Aim of the exercise
Below this sentence is a listing; return exactly its lines from the one with "multi-input combinational: 1852 / 54.9" to the one with "-- kinds of", both kept, and nothing more.
*** Opening of Task material ***
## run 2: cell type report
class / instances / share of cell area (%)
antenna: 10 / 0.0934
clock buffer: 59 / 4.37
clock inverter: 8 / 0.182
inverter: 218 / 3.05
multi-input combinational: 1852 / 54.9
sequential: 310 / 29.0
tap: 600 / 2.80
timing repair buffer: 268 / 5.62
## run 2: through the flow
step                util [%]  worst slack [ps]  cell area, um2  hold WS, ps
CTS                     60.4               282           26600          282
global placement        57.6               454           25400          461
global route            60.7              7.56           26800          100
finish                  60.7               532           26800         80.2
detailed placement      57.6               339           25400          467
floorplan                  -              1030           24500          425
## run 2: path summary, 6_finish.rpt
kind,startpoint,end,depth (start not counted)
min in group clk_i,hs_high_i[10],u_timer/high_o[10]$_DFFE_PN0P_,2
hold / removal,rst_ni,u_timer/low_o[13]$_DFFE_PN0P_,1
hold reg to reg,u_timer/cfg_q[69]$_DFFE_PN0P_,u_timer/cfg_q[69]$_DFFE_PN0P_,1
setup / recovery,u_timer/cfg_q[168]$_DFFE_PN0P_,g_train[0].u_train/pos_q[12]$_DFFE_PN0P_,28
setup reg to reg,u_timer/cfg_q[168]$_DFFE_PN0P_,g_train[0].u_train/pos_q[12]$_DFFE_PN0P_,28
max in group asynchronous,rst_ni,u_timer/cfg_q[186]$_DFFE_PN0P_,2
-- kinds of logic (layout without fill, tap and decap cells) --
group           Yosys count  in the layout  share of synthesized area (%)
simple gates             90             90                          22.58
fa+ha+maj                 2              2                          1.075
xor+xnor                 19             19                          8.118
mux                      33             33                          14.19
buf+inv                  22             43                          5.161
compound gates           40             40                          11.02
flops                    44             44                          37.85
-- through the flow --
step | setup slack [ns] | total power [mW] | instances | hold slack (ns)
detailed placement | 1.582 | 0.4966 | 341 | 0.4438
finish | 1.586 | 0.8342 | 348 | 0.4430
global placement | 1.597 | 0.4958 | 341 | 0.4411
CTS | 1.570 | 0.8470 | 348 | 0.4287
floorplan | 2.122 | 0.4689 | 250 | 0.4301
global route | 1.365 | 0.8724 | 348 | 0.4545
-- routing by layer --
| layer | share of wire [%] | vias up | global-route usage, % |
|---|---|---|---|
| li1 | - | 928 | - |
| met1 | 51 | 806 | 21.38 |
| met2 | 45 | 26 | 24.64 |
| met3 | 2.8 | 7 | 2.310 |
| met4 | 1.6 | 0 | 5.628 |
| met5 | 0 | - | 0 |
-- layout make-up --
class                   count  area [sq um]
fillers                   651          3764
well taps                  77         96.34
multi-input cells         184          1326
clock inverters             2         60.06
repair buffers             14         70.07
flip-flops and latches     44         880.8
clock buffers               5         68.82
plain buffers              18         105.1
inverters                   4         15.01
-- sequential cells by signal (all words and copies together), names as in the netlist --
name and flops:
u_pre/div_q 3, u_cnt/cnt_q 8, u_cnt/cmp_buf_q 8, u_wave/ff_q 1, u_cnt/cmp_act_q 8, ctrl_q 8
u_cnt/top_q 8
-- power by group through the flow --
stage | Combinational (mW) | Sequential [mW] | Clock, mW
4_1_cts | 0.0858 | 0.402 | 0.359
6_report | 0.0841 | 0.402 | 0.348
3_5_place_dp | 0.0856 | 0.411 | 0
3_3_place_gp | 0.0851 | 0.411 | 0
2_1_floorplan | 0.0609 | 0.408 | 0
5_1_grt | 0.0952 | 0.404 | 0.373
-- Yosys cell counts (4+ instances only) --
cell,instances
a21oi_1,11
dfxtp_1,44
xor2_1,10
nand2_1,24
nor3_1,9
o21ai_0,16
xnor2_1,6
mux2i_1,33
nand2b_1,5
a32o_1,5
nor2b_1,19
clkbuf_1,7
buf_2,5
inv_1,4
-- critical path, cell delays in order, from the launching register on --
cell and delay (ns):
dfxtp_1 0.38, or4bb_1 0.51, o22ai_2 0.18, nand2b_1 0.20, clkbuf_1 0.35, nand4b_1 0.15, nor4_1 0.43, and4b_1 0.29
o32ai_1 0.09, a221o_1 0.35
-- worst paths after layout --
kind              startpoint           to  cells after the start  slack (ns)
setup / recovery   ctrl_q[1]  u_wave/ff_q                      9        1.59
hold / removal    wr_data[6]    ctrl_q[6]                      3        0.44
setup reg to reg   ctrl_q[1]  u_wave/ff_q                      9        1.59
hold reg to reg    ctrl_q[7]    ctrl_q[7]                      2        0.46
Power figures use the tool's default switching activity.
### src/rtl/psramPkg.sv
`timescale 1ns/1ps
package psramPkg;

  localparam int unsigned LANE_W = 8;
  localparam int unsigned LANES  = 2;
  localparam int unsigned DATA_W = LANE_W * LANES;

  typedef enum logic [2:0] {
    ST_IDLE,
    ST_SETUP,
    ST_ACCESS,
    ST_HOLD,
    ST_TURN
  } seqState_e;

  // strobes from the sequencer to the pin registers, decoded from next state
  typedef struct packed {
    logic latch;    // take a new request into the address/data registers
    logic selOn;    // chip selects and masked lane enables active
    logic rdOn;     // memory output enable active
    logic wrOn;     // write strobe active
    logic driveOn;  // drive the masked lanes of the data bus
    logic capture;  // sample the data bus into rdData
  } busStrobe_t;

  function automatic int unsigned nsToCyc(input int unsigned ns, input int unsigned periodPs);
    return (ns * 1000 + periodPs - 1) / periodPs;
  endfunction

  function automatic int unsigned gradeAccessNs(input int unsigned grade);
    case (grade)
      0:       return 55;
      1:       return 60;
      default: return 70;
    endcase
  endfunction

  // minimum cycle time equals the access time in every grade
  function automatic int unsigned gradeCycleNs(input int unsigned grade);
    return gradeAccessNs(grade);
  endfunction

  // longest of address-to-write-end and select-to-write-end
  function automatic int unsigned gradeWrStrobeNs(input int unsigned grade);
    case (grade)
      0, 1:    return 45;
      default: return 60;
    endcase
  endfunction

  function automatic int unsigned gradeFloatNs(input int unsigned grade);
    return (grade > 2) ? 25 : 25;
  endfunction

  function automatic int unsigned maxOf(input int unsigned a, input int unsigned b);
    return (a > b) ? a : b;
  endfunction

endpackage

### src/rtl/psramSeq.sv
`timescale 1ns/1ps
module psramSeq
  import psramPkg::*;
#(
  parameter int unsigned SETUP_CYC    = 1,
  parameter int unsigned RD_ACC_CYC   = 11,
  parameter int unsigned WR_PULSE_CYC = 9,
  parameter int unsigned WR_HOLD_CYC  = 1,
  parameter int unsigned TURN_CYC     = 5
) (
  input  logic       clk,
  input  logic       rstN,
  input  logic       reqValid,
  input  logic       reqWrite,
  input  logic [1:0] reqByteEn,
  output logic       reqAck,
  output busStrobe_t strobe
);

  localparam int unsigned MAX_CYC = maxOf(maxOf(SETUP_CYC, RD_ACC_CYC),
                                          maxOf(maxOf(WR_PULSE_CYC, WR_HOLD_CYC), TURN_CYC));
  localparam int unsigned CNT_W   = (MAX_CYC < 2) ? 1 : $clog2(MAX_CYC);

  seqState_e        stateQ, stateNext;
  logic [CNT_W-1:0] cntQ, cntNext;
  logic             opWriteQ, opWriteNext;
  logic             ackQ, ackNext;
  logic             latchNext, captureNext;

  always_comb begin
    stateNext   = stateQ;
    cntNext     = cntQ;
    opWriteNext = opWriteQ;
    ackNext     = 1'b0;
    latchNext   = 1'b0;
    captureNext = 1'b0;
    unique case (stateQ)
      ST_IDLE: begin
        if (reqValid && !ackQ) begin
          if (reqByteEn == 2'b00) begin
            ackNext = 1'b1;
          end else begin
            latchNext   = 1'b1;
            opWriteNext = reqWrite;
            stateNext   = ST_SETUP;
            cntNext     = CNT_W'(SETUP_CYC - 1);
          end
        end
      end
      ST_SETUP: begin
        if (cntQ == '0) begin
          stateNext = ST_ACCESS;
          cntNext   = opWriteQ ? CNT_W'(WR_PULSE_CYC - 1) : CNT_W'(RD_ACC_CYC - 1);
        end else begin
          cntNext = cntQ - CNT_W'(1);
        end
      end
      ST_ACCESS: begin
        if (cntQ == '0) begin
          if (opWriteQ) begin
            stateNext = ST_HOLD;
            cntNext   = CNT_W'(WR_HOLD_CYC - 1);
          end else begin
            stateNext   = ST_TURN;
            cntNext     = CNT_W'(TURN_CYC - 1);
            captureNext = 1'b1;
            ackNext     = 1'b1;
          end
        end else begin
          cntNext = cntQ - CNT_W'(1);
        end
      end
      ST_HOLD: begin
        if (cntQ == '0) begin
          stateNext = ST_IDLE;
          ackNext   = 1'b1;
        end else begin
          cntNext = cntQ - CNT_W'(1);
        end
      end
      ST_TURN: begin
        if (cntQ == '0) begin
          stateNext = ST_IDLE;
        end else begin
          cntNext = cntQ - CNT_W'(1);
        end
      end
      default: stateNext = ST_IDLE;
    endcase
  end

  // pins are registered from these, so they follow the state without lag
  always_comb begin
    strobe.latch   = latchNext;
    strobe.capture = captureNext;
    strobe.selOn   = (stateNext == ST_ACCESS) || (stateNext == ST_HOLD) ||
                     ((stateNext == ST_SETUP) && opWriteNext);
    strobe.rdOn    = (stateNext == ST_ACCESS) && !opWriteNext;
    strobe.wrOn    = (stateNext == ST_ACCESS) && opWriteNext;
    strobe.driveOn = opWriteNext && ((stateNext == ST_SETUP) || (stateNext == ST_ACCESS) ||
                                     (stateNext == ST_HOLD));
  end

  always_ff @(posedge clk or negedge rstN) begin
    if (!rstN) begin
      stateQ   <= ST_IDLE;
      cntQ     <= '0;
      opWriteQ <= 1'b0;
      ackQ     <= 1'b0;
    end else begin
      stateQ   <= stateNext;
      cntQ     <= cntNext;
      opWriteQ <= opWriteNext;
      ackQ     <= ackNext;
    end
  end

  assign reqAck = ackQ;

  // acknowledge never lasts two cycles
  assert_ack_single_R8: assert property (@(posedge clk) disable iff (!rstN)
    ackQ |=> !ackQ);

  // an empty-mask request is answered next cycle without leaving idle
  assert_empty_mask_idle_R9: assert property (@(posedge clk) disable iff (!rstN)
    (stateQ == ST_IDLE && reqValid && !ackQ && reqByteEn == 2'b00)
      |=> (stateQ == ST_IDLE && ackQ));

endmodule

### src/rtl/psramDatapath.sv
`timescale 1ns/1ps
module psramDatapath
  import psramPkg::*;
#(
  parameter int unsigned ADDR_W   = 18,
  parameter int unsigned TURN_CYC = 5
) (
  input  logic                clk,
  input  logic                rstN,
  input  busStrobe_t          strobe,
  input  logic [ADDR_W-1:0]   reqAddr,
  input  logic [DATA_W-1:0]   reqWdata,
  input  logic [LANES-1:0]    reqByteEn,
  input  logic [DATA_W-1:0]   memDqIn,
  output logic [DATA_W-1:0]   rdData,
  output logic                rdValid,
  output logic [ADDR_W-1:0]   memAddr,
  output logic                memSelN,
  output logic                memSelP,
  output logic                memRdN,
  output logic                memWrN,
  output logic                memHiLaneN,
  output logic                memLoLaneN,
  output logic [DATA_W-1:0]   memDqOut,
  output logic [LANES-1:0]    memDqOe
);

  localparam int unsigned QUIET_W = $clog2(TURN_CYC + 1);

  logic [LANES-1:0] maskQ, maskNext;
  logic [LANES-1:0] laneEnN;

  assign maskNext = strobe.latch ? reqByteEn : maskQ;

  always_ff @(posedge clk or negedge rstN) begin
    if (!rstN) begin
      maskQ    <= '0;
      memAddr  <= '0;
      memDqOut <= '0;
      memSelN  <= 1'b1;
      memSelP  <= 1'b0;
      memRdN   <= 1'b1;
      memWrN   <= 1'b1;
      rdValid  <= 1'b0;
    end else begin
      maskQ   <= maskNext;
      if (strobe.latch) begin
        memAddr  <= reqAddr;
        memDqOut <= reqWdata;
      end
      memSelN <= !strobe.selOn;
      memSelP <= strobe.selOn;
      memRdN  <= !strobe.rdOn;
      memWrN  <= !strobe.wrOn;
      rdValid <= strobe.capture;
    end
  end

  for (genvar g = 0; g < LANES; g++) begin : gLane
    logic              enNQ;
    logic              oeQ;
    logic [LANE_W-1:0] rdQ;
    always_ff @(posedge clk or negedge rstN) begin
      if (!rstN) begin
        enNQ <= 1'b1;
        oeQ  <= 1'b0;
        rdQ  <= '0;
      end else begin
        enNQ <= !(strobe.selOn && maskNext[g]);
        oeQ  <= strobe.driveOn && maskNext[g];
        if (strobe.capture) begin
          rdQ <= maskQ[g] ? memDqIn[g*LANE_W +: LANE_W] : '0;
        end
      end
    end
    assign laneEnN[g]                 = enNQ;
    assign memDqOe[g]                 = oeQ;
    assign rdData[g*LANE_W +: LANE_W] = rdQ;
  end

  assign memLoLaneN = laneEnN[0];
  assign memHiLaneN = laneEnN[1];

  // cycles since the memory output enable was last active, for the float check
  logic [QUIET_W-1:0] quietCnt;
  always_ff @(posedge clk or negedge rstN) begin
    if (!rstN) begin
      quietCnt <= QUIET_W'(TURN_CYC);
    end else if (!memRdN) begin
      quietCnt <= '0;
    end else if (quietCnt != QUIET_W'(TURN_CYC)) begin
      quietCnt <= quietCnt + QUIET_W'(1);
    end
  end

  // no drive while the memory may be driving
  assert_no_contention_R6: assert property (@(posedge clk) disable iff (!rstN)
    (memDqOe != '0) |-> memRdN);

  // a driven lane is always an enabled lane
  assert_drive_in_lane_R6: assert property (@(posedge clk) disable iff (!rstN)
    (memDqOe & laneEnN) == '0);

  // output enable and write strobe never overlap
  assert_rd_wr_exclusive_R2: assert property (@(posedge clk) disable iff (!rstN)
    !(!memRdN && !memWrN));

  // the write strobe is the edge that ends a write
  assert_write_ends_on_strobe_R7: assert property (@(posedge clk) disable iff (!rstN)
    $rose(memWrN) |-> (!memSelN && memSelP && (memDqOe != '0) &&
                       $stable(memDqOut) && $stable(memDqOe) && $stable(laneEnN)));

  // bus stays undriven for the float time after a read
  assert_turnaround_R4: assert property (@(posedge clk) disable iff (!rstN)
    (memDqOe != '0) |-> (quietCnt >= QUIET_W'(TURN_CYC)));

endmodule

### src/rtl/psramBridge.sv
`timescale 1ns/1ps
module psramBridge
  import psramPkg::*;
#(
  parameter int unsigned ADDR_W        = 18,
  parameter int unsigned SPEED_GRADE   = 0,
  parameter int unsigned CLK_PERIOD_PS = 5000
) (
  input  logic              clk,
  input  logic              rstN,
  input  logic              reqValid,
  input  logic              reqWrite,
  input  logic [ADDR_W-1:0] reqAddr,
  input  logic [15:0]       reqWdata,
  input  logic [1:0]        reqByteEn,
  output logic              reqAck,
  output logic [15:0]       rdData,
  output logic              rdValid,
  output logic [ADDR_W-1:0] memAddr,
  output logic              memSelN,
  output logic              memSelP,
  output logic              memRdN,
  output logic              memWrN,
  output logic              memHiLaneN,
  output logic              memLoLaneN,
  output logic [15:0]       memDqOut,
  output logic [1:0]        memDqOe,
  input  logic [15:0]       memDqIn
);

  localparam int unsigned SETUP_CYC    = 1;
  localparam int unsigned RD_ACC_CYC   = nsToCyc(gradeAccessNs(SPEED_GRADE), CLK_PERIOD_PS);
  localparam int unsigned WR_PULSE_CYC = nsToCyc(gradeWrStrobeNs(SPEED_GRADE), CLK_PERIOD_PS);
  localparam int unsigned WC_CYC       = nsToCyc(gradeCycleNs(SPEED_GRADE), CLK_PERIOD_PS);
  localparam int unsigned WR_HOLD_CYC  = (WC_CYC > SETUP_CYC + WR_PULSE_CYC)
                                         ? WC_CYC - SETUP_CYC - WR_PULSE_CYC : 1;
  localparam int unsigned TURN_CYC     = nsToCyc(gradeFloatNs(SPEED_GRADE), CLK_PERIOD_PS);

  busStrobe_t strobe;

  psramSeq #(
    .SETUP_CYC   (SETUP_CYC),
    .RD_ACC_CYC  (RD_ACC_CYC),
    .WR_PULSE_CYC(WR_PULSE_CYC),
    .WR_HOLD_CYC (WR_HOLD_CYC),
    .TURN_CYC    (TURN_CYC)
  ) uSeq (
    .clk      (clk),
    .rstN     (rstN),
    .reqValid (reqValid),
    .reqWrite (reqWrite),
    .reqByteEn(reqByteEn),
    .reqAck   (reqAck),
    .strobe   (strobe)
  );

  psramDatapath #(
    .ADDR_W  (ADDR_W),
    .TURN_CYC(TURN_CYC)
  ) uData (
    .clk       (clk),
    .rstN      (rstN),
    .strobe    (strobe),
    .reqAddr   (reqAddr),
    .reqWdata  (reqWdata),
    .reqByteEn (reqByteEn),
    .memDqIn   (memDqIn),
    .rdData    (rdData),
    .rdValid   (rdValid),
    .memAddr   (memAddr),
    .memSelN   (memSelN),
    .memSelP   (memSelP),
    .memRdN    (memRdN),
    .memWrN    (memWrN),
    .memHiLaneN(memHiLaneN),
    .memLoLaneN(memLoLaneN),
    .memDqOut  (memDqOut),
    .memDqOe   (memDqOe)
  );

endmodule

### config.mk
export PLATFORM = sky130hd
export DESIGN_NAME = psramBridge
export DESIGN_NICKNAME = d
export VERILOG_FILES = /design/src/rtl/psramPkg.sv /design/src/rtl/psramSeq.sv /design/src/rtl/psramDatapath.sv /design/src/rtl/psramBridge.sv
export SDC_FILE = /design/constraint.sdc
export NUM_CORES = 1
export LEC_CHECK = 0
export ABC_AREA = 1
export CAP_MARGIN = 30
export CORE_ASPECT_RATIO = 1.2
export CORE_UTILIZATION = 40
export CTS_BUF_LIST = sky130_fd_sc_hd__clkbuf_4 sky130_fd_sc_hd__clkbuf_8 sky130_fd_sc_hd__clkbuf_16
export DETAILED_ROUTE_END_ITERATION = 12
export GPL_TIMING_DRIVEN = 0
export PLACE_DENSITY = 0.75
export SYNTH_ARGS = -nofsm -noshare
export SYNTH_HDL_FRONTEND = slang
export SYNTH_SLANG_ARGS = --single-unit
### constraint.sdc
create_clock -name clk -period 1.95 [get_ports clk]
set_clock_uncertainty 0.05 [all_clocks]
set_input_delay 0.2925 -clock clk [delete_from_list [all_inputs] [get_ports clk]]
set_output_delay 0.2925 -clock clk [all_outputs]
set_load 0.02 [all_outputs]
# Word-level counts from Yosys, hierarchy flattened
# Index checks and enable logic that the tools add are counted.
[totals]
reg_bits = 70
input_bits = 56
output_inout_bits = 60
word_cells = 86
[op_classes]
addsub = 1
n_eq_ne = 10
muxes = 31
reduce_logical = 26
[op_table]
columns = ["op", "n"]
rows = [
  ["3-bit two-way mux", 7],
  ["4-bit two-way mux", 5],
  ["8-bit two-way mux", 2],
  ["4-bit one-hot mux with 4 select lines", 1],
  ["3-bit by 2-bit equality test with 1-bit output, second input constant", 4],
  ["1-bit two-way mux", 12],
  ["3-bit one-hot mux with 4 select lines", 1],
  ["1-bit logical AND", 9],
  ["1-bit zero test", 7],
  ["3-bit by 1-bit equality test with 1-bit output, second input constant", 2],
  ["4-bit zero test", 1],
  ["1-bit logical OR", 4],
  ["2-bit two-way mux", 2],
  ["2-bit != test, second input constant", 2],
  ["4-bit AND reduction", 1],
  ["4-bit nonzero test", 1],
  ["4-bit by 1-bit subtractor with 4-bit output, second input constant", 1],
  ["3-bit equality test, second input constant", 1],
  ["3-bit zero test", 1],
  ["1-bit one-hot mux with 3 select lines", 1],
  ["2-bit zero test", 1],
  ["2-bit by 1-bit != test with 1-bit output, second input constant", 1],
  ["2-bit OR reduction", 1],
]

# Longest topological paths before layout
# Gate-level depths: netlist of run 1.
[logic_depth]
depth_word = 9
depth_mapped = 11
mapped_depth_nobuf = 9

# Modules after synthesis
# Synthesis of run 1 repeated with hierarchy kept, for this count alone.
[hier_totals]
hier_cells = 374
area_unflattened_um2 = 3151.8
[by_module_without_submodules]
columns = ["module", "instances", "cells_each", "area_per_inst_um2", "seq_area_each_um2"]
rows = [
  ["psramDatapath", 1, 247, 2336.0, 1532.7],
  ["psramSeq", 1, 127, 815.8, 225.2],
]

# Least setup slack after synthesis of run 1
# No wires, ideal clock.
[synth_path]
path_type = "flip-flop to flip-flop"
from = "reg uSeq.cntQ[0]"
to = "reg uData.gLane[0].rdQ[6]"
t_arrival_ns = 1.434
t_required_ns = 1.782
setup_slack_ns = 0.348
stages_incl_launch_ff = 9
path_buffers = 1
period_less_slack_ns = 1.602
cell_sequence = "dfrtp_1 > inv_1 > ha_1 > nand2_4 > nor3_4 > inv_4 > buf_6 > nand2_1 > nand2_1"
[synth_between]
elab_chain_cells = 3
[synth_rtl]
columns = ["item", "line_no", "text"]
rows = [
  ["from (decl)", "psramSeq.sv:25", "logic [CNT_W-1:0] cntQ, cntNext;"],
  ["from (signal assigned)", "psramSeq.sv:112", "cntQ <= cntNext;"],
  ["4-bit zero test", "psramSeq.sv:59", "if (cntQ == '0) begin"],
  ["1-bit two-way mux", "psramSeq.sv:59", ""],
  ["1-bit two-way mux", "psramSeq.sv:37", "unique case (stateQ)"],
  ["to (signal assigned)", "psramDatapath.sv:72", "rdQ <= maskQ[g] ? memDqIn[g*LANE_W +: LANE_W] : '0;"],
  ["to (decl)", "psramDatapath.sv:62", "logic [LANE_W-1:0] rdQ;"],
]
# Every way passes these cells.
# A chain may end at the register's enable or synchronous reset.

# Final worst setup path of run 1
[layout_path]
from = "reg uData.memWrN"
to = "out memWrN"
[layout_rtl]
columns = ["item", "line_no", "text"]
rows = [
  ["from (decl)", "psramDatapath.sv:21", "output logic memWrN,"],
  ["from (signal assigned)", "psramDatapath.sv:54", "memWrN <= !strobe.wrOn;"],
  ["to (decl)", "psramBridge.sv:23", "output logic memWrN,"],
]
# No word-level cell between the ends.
*** Close of Task material ***
The completed task
multi-input combinational: 1852 / 54.9
sequential: 310 / 29.0
tap: 600 / 2.80
timing repair buffer: 268 / 5.62
## run 2: through the flow
step                util [%]  worst slack [ps]  cell area, um2  hold WS, ps
CTS                     60.4               282           26600          282
global placement        57.6               454           25400          461
global route            60.7              7.56           26800          100
finish                  60.7               532           26800         80.2
detailed placement      57.6               339           25400          467
floorplan                  -              1030           24500          425
## run 2: path summary, 6_finish.rpt
kind,startpoint,end,depth (start not counted)
min in group clk_i,hs_high_i[10],u_timer/high_o[10]$_DFFE_PN0P_,2
hold / removal,rst_ni,u_timer/low_o[13]$_DFFE_PN0P_,1
hold reg to reg,u_timer/cfg_q[69]$_DFFE_PN0P_,u_timer/cfg_q[69]$_DFFE_PN0P_,1
setup / recovery,u_timer/cfg_q[168]$_DFFE_PN0P_,g_train[0].u_train/pos_q[12]$_DFFE_PN0P_,28
setup reg to reg,u_timer/cfg_q[168]$_DFFE_PN0P_,g_train[0].u_train/pos_q[12]$_DFFE_PN0P_,28
max in group asynchronous,rst_ni,u_timer/cfg_q[186]$_DFFE_PN0P_,2
-- kinds of logic (layout without fill, tap and decap cells) --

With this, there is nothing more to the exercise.